***** Records shown *****
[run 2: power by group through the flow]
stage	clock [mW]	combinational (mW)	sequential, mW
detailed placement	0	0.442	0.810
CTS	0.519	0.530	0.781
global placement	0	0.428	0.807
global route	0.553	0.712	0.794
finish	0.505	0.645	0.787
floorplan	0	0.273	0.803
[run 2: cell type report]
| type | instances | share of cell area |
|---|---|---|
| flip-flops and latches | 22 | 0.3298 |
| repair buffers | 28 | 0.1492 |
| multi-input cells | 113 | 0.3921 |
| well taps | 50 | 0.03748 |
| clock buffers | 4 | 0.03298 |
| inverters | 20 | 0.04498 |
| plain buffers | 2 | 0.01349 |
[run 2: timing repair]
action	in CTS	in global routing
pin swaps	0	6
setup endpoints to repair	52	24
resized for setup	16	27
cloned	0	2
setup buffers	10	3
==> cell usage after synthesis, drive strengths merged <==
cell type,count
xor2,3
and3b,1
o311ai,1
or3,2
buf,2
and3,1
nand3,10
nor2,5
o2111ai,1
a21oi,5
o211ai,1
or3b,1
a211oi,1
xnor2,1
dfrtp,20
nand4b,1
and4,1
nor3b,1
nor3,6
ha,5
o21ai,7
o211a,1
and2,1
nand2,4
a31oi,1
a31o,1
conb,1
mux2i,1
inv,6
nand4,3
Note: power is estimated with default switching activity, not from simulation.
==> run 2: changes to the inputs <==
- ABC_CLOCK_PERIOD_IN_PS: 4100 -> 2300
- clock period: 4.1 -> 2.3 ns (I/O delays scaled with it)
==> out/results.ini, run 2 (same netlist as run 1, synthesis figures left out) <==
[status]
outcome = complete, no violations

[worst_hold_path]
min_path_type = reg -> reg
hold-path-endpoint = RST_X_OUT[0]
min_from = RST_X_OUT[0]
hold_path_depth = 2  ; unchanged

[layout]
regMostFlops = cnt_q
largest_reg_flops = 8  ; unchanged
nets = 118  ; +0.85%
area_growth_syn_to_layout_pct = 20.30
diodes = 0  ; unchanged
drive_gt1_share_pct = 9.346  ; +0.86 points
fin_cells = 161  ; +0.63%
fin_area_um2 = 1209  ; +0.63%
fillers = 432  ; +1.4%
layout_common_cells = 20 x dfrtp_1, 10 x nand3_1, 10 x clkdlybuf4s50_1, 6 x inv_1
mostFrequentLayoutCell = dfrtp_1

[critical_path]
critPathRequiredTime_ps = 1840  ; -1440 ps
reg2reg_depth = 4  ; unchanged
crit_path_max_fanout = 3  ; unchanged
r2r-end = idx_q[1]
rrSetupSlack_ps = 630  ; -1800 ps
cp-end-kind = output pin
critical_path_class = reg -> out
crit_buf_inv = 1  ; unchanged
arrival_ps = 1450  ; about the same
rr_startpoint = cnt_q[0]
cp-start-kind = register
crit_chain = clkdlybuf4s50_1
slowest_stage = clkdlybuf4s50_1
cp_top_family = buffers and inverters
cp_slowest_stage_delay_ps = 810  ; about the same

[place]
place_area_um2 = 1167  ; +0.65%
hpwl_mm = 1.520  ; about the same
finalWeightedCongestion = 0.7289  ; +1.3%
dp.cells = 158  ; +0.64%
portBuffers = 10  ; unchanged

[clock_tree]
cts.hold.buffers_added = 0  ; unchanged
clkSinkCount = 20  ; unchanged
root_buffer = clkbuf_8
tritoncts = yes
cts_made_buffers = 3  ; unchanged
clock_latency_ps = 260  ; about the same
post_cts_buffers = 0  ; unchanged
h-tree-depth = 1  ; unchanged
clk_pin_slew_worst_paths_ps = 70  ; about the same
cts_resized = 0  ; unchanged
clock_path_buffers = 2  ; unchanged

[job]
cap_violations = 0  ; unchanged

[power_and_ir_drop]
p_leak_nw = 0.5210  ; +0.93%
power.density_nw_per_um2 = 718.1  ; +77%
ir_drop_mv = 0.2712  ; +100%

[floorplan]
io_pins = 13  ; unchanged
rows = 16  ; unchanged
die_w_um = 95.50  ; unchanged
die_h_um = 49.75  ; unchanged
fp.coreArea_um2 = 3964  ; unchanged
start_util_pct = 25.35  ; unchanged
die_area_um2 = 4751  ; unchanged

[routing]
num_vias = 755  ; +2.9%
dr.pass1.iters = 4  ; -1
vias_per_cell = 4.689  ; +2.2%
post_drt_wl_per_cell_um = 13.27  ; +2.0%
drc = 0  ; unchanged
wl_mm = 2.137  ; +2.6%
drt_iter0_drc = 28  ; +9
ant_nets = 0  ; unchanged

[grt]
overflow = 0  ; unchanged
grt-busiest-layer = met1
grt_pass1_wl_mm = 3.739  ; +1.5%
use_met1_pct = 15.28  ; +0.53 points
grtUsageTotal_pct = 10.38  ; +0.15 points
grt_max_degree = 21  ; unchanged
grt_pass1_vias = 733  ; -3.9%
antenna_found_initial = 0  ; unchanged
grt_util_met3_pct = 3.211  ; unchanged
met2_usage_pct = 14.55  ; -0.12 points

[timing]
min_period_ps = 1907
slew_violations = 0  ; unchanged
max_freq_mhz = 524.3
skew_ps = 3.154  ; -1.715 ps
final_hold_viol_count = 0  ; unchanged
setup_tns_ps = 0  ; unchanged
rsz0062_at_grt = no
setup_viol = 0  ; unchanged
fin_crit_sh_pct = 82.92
*****
**Requirement**
Return, word for word, every line from the top of the entries down to the line that holds "50 | 0.03748 |", both included.

**Response area**
[run 2: power by group through the flow]
stage	clock [mW]	combinational (mW)	sequential, mW
detailed placement	0	0.442	0.810
CTS	0.519	0.530	0.781
global placement	0	0.428	0.807
global route	0.553	0.712	0.794
finish	0.505	0.645	0.787
floorplan	0	0.273	0.803
[run 2: cell type report]
| type | instances | share of cell area |
|---|---|---|
| flip-flops and latches | 22 | 0.3298 |
| repair buffers | 28 | 0.1492 |
| multi-input cells | 113 | 0.3921 |
| well taps | 50 | 0.03748 |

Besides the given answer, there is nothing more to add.